Open hdost opened 8 months ago
Looking into this, I'd love some clarification on how the scenario would work. My current approach has been to set up an integration test based on https://github.com/open-telemetry/opentelemetry-rust/blob/main/examples/logs-basic/src/main.rs and extend it such that we have multiple background tasks with set up with references to the LoggerProvider
instance through an Arc
.
The shutdown I wanted to test was to create a forced shutdown through an interrupt. I initially tried this with setting up multiple exporters with a single LoggerProvider
and got a panic from this line https://github.com/open-telemetry/opentelemetry-rust/blob/36c2a8e0a3c7077b824af78119bfa72ce31a6cd6/opentelemetry-sdk/src/logs/log_emitter.rs#L86 which I think is expected behavior.
Would taking the same approach with multiple LoggerProvider
references in separate tasks be a similar scenario?
The shutdown I wanted to test was to create a forced shutdown through an interrupt. I initially tried this with setting up multiple exporters with a single
LoggerProvider
and got a panic from this line https://github.com/open-telemetry/opentelemetry-rust/blob/36c2a8e0a3c7077b824af78119bfa72ce31a6cd6/opentelemetry-sdk/src/logs/log_emitter.rs#L86 which I think is expected behavior.Would taking the same approach with multiple
LoggerProvider
references in separate tasks be a similar scenario?
Looking at our API and the spec I actually think we might need a change. https://github.com/open-telemetry/opentelemetry-specification/blob/main/specification/logs/sdk.md#shutdown
Right now i think this panic isn't actually doing what I would want/expect. There's already a result being returned.

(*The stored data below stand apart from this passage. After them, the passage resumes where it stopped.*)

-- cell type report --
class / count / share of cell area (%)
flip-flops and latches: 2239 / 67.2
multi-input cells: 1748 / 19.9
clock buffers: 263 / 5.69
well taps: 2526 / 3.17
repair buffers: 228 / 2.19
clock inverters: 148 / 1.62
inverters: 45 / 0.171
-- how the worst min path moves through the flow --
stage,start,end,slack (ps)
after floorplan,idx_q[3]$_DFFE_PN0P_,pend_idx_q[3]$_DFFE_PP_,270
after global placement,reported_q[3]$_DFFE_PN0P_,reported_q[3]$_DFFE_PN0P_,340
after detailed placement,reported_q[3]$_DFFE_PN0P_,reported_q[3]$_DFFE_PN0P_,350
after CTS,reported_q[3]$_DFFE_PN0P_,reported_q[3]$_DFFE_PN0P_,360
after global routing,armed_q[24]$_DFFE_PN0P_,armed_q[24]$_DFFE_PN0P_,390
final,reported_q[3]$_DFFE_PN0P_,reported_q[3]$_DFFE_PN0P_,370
[src/hw/rtl/tdpt_ctrl.sv]
module tdpt_ctrl (
    input  logic              aclk,
    input  logic              aresetn,
    input  logic              s_valid,
    output logic              s_ready,
    output logic              m_valid,
    input  logic              m_ready,
    output logic              m_is_prime,
    output tdpt_pkg::cmd_t    cmd,
    input  tdpt_pkg::status_t status
);
    import tdpt_pkg::*;

    state_t state_reg, state_next;
    logic   res_reg, res_next;
    logic   out_valid_reg, out_valid_next;
    logic   is_prime_reg, is_prime_next;
    logic   slot_free;

    assign slot_free = !out_valid_reg || m_ready;

    always_ff @(posedge aclk) begin
        if (!aresetn) begin
            state_reg     <= S_IDLE;
            out_valid_reg <= 1'b0;
        end else begin
            state_reg     <= state_next;
            out_valid_reg <= out_valid_next;
        end
        res_reg      <= res_next;
        is_prime_reg <= is_prime_next;
    end

    always_comb begin
        state_next     = state_reg;
        res_next       = res_reg;
        out_valid_next = out_valid_reg;
        is_prime_next  = is_prime_reg;
        cmd            = '0;
        s_ready        = 1'b0;
        if (out_valid_reg && m_ready) begin
            out_valid_next = 1'b0;
        end
        unique case (state_reg)
            S_IDLE: begin
                s_ready = 1'b1;
                if (s_valid) begin
                    cmd.load   = 1'b1;
                    state_next = S_CHECK;
                end
            end
            S_CHECK: begin
                priority if (status.lt2) begin
                    res_next   = 1'b0;
                    state_next = S_DONE;
                end else if (status.sq_gt_n) begin
                    res_next   = 1'b1;
                    state_next = S_DONE;
                end else begin
                    cmd.div_start = 1'b1;
                    state_next    = S_DIV;
                end
            end
            S_DIV: begin
                cmd.div_step = 1'b1;
                if (status.div_last) begin
                    state_next = S_TEST;
                end
            end
            S_TEST: begin
                if (status.rem_zero) begin
                    res_next   = 1'b0;
                    state_next = S_DONE;
                end else begin
                    cmd.next_div = 1'b1;
                    state_next   = S_CHECK;
                end
            end
            S_DONE: begin
                if (slot_free) begin
                    out_valid_next = 1'b1;
                    is_prime_next  = res_reg;
                    state_next     = S_IDLE;
                end
            end
            default: begin
                state_next = S_IDLE;
            end
        endcase
    end

    assign m_valid    = out_valid_reg;
    assign m_is_prime = is_prime_reg;

    a_accept_to_check: assert property (@(posedge aclk) disable iff (!aresetn)
        (s_valid && s_ready) |=> (state_reg == S_CHECK))
        else $error("accepted transaction did not start a check");

    a_small_not_prime: assert property (@(posedge aclk) disable iff (!aresetn)
        (state_reg == S_CHECK && status.lt2) |=> (state_reg == S_DONE && !res_reg))
        else $error("zero or one not flagged as not prime");

    a_div_to_test: assert property (@(posedge aclk) disable iff (!aresetn)
        (state_reg == S_DIV && status.div_last) |=> (state_reg == S_TEST))
        else $error("division did not end after last step");

    a_result_posted: assert property (@(posedge aclk) disable iff (!aresetn)
        (state_reg == S_DONE && slot_free)
        |=> (m_valid && m_is_prime == $past(res_reg) && state_reg == S_IDLE))
        else $error("result not posted to output register");

endmodule
[src/sv/assert_macros.svh]
// Assertion macros for the softmax core.
`ifndef ASSERT_MACROS_SVH
`define ASSERT_MACROS_SVH
`ifndef NO_ASSERTIONS
`define ASSERT_IMPLIES(label, clk, rst_n, a, c) \
    label: assert property (@(posedge clk) disable iff (!rst_n) (a) |-> (c)) \
        else $error("assertion failed");
`define ASSERT_NEXT(label, clk, rst_n, a, c) \
    label: assert property (@(posedge clk) disable iff (!rst_n) (a) |=> (c)) \
        else $error("assertion failed");
`else
`define ASSERT_IMPLIES(label, clk, rst_n, a, c)
`define ASSERT_NEXT(label, clk, rst_n, a, c)
`endif
`endif

[src/sv/smx_pkg.sv]
// ----------------------------------------------------------------------------
// Softmax package
// Shared constants and types for the softmax core.
// ----------------------------------------------------------------------------
package smx_pkg;
    localparam int MAX_LENGTH = 64;
    localparam int IDX_W = $clog2(MAX_LENGTH);
    localparam int CNT_W = $clog2(MAX_LENGTH + 1);
    localparam int FIFO_DEPTH = 4;
    localparam int FIFO_AW = $clog2(FIFO_DEPTH);

    // One job handed from the front end to the back end.
    typedef struct packed {
        logic [31:0]      value;
        logic [IDX_W-1:0] index;
        logic             last;
        logic             first;
    } job_t;
endpackage
**src/sv/assert_macros.svh**
```systemverilog
// Assertion macros for the softmax core.
`ifndef ASSERT_MACROS_SVH
`define ASSERT_MACROS_SVH
`ifndef NO_ASSERTIONS
`define ASSERT_IMPLIES(label, clk, rst_n, a, c) \
    label: assert property (@(posedge clk) disable iff (!rst_n) (a) |-> (c)) \
        else $error("assertion failed");
`define ASSERT_NEXT(label, clk, rst_n, a, c) \
    label: assert property (@(posedge clk) disable iff (!rst_n) (a) |=> (c)) \
        else $error("assertion failed");
`else
`define ASSERT_IMPLIES(label, clk, rst_n, a, c)
`define ASSERT_NEXT(label, clk, rst_n, a, c)
`endif
`endif

```
**src/sv/smx_pkg.sv**
```systemverilog
// ----------------------------------------------------------------------------
// Softmax package
// Shared constants and types for the softmax core.
// ----------------------------------------------------------------------------
package smx_pkg;
    localparam int MAX_LENGTH = 64;
    localparam int IDX_W = $clog2(MAX_LENGTH);
    localparam int CNT_W = $clog2(MAX_LENGTH + 1);
    localparam int FIFO_DEPTH = 4;
    localparam int FIFO_AW = $clog2(FIFO_DEPTH);

    // One job handed from the front end to the back end.
    typedef struct packed {
        logic [31:0]      value;
        logic [IDX_W-1:0] index;
        logic             last;
        logic             first;
    } job_t;
endpackage

```
**src/sv/smx_fifo.sv**
```systemverilog
// ----------------------------------------------------------------------------
// Softmax job queue
// Short queue decoupling the load front end from the compute back end.
// ----------------------------------------------------------------------------
module smx_fifo
    import smx_pkg::*;
(
    input  logic clk,
    input  logic rst_n,
    input  logic wr_en,
    input  job_t wr_data,
    output logic full,
    input  logic rd_en,
    output job_t rd_data,
    output logic empty
);
    job_t                 mem [FIFO_DEPTH];
    logic [FIFO_AW-1:0]   wp_reg, rp_reg;
    logic [FIFO_AW:0]     cnt_reg;

    assign full    = (cnt_reg == (FIFO_AW+1)'(FIFO_DEPTH));
    assign empty   = (cnt_reg == '0);
    assign rd_data = mem[rp_reg];

    always_ff @(posedge clk)
    begin
        if (wr_en && !full)
            mem[wp_reg] <= wr_data;
    end

    always_ff @(posedge clk or negedge rst_n)
    begin
        if (!rst_n)
        begin
            wp_reg  <= '0;
            rp_reg  <= '0;
            cnt_reg <= '0;
        end
        else
        begin
            if (wr_en && !full)
                wp_reg <= wp_reg + 1'b1;
            if (rd_en && !empty)
                rp_reg <= rp_reg + 1'b1;
            cnt_reg <= cnt_reg + (FIFO_AW+1)'(wr_en && !full)
                               - (FIFO_AW+1)'(rd_en && !empty);
        end
    end
endmodule

```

In this case it's a vec of results but I feel like we should be passing back a default of Vec
error result.
Shutdown SHOULD provide a way to let the caller know whether it succeeded, failed or timed out.
Panics don't really "let the caller know".

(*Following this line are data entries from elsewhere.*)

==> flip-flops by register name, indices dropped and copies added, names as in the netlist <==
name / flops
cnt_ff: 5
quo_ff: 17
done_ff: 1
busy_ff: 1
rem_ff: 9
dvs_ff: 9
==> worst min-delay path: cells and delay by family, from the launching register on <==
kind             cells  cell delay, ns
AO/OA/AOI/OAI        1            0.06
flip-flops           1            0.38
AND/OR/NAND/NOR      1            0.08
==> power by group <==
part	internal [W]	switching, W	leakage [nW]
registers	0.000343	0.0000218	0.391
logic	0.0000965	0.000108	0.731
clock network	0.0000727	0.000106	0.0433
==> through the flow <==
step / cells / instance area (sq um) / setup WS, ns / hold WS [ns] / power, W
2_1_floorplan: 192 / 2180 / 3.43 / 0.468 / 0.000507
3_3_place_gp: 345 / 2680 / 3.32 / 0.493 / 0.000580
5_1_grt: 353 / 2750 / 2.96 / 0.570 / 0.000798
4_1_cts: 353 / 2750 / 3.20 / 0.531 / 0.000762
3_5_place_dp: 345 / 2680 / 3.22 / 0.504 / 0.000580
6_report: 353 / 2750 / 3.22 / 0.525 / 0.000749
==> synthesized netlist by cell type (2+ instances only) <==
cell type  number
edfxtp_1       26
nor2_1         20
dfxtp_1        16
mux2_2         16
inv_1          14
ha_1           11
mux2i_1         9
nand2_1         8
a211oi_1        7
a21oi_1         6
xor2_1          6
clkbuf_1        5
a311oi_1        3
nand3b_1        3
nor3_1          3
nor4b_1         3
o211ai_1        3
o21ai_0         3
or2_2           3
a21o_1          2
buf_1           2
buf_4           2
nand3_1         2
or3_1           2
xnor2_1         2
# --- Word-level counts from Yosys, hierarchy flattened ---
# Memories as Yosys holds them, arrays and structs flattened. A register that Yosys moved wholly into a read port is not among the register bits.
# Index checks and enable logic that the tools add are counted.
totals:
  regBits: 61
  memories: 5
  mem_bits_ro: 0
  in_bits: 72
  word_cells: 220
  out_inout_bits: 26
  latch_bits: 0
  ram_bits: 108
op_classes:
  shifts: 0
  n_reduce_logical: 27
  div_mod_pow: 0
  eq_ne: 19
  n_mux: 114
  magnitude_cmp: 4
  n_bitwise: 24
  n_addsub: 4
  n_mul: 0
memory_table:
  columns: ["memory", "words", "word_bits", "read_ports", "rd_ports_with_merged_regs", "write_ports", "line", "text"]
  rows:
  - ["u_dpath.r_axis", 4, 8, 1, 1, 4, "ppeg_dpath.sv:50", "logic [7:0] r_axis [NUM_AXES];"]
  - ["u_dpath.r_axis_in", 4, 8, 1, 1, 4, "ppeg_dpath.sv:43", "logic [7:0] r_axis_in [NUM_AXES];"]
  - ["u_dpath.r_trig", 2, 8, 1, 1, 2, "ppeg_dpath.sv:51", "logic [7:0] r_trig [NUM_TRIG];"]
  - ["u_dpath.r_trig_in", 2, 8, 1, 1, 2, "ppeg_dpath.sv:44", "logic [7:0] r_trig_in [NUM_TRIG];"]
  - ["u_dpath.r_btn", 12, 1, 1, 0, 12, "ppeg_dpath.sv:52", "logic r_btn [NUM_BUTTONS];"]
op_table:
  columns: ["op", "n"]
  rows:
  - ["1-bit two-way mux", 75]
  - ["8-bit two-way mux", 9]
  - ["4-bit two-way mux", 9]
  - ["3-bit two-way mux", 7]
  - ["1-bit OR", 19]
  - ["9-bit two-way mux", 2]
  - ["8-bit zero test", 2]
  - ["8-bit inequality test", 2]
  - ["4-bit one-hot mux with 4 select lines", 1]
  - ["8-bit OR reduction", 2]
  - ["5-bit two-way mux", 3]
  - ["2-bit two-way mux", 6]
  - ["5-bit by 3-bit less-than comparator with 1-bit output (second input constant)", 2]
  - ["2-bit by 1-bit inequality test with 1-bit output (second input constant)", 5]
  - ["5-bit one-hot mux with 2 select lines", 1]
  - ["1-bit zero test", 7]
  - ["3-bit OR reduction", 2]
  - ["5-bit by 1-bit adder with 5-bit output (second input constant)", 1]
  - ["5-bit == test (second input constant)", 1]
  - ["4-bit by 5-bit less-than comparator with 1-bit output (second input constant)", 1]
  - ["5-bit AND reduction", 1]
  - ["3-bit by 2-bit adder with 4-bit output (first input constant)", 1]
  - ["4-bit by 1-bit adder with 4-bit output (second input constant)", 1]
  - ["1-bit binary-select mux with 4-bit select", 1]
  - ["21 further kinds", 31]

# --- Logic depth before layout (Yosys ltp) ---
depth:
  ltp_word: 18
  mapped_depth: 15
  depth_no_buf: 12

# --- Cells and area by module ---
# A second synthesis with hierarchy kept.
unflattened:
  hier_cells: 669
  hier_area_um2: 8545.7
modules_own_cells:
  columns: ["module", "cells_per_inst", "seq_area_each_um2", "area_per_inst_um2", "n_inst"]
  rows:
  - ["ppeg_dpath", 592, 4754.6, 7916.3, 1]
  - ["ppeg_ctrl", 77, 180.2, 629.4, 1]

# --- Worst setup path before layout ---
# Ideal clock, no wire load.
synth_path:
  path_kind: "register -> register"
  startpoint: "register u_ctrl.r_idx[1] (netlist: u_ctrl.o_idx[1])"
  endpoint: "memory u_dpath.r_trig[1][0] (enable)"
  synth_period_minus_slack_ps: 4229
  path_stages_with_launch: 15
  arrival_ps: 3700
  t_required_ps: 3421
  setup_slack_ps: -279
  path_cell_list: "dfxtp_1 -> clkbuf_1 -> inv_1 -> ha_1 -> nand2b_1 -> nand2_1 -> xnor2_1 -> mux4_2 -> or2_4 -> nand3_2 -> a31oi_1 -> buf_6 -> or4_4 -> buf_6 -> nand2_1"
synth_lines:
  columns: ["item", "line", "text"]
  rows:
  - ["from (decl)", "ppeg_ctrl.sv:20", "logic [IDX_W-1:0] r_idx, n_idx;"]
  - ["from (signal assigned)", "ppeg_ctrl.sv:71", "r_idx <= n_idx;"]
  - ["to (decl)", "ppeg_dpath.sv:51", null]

Tests are added now and we should be good to close this. https://github.com/open-telemetry/opentelemetry-rust/issues/1042#issuecomment-2109009422 is still required to be resolved, but that is separate (though shutdown related!)

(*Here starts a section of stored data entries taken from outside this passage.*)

==> src/sv/bmhq_level.sv <==
module bmhq_level #(
    parameter int QUEUE_DEPTH = 1024,
    parameter int LEVEL       = 1
) (
    input  logic                          clk,
    input  logic                          rst_n,
    input  logic [bmhq_pkg::POS_W-1:0]    fill,
    input  bmhq_pkg::tail_req_t           tail_req,
    input  bmhq_pkg::link_t               link_in,
    output bmhq_pkg::link_t               link_out,
    input  bmhq_pkg::up_t                 up_in,
    output bmhq_pkg::up_t                 up_out,
    output bmhq_pkg::entry_t              tail_entry,
    output logic                          done
);

    localparam int POS_W      = bmhq_pkg::POS_W;
    localparam int SHIFT_W    = bmhq_pkg::SHIFT_W;
    localparam int PW         = $clog2(QUEUE_DEPTH + 1);
    localparam int SW         = $clog2(PW);
    localparam int LEVEL_SIZE = 1 << LEVEL;
    localparam int ENTRIES    = (QUEUE_DEPTH - LEVEL_SIZE + 1 < LEVEL_SIZE) ?
                                (QUEUE_DEPTH - LEVEL_SIZE + 1) : LEVEL_SIZE;
    localparam int ROWS       = (ENTRIES + 1) / 2;
    localparam int ROW_W      = (ROWS > 1) ? $clog2(ROWS) : 1;
    localparam int ROW_N      = 1 << ROW_W;
    localparam logic [PW-1:0] LEVEL_BIT = PW'(LEVEL_SIZE);

    function automatic logic [ROW_W-1:0] row_of(input logic [PW-1:0] p);
        logic [PW-1:0] offset;
        offset = (p & ~LEVEL_BIT) >> 1;
        return offset[ROW_W-1:0];
    endfunction

    bmhq_pkg::entry_t mem_even [ROW_N];
    bmhq_pkg::entry_t mem_odd  [ROW_N];

    logic                  act_reg;
    bmhq_pkg::link_op_t    op_reg;
    logic [PW-1:0]         pos_reg;
    logic [SW-1:0]         shift_reg;
    bmhq_pkg::entry_t      item_reg;
    bmhq_pkg::entry_t      rd_even_reg;
    bmhq_pkg::entry_t      rd_odd_reg;
    logic                  rd_slot_reg;

    logic [PW-1:0]         in_pos;
    logic [PW-1:0]         tq_pos;
    logic [PW-1:0]         fill_w;
    logic [PW-1:0]         push_p;
    logic                  rd_en;
    logic [ROW_W-1:0]      rd_row;
    logic                  rd_slot;

    logic [PW-1:0]         cur_p;
    bmhq_pkg::entry_t      slot_item;
    logic [PW:0]           lpos;
    logic [PW:0]           rpos;
    logic [PW:0]           fill_x;
    logic                  use_right;
    bmhq_pkg::entry_t      child;
    logic [PW-1:0]         cpos;
    logic                  win;
    logic                  has_grand;

    logic                  own_we;
    logic [PW-1:0]         own_pos;
    bmhq_pkg::entry_t      own_item;
    logic                  wr_en;
    logic [PW-1:0]         wr_pos;
    bmhq_pkg::entry_t      wr_item;

    assign in_pos = link_in.pos[PW-1:0];
    assign tq_pos = tail_req.pos[PW-1:0];
    assign fill_w = fill[PW-1:0];
    assign push_p = in_pos >> link_in.shift[SW-1:0];

    // read port: incoming token or tail fetch
    always_comb
    begin
        rd_en   = 1'b0;
        rd_row  = '0;
        rd_slot = 1'b0;
        if (link_in.valid)
        begin
            rd_en = 1'b1;
            if (link_in.op == bmhq_pkg::OP_PUSH)
            begin
                rd_row  = row_of(push_p);
                rd_slot = push_p[0];
            end
            else
            begin
                rd_row = row_of({in_pos[PW-2:0], 1'b0});
            end
        end
        else if (tail_req.en && ((tq_pos >> LEVEL) == PW'(1)))
        begin
            rd_en   = 1'b1;
            rd_row  = row_of(tq_pos);
            rd_slot = tq_pos[0];
        end
    end

    assign cur_p     = pos_reg >> shift_reg;
    assign slot_item = rd_slot_reg ? rd_odd_reg : rd_even_reg;
    assign lpos      = {pos_reg, 1'b0};
    assign rpos      = {pos_reg, 1'b1};
    assign fill_x    = {1'b0, fill_w};
    assign use_right = (rpos <= fill_x) && bmhq_pkg::ranks_before(rd_odd_reg, rd_even_reg);
    assign child     = use_right ? rd_odd_reg : rd_even_reg;
    assign cpos      = use_right ? rpos[PW-1:0] : lpos[PW-1:0];
    assign win       = bmhq_pkg::ranks_before(child, item_reg);
    assign has_grand = ({cpos, 1'b0} <= fill_x);

    always_comb
    begin
        own_we   = 1'b0;
        own_pos  = cur_p;
        own_item = item_reg;
        link_out = '0;
        up_out   = '0;
        done     = 1'b0;
        if (act_reg)
        begin
            case (op_reg)
                bmhq_pkg::OP_PUSH:
                begin
                    if (shift_reg == '0)
                    begin
                        own_we = 1'b1;
                        done   = 1'b1;
                    end
                    else
                    begin
                        link_out.valid = 1'b1;
                        link_out.op    = bmhq_pkg::OP_PUSH;
                        link_out.pos   = POS_W'(pos_reg);
                        link_out.shift = SHIFT_W'(shift_reg - 1'b1);
                        if (bmhq_pkg::ranks_before(item_reg, slot_item))
                        begin
                            own_we        = 1'b1;
                            link_out.item = slot_item;
                        end
                        else
                        begin
                            link_out.item = item_reg;
                        end
                    end
                end
                bmhq_pkg::OP_POP:
                begin
                    up_out.we  = 1'b1;
                    up_out.pos = POS_W'(pos_reg);
                    if (win)
                    begin
                        up_out.item = child;
                        if (has_grand)
                        begin
                            link_out.valid = 1'b1;
                            link_out.op    = bmhq_pkg::OP_POP;
                            link_out.pos   = POS_W'(cpos);
                            link_out.item  = item_reg;
                        end
                        else
                        begin
                            own_we  = 1'b1;
                            own_pos = cpos;
                            done    = 1'b1;
                        end
                    end
                    else
                    begin
                        up_out.item = item_reg;
                        done        = 1'b1;
                    end
                end
                default:
                begin
                end
            endcase
        end
    end

    assign wr_en   = own_we | up_in.we;
    assign wr_pos  = own_we ? own_pos : up_in.pos[PW-1:0];
    assign wr_item = own_we ? own_item : up_in.item;

    always_ff @(posedge clk)
    begin
        if (wr_en)
        begin
            if (wr_pos[0])
            begin
                mem_odd[row_of(wr_pos)] <= wr_item;
            end
            else
            begin
                mem_even[row_of(wr_pos)] <= wr_item;
            end
        end
        if (rd_en)
        begin
            rd_even_reg <= mem_even[rd_row];
            rd_odd_reg  <= mem_odd[rd_row];
            rd_slot_reg <= rd_slot;
        end
    end

    always_ff @(posedge clk)
    begin
        if (link_in.valid)
        begin
            op_reg    <= link_in.op;
            pos_reg   <= in_pos;
            shift_reg <= link_in.shift[SW-1:0];
            item_reg  <= link_in.item;
        end
    end

    always_ff @(posedge clk or negedge rst_n)
    begin
        if (!rst_n)
        begin
            act_reg <= 1'b0;
        end
        else
        begin
            act_reg <= link_in.valid;
        end
    end

    assign tail_entry = rd_slot_reg ? rd_odd_reg : rd_even_reg;

endmodule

Reopening, as few topics were discussed here, but not really resolved.. (Will check how to expand the tests to cover everything.)
Thinking about this scenario again, it seems that the potential issue of leaking providers might not be as significant if we can document it clearly to explain the risk. Specifically, providers could be leaked if any of the tasks indefinitely retain their reference, which can result in a shutdown not triggering.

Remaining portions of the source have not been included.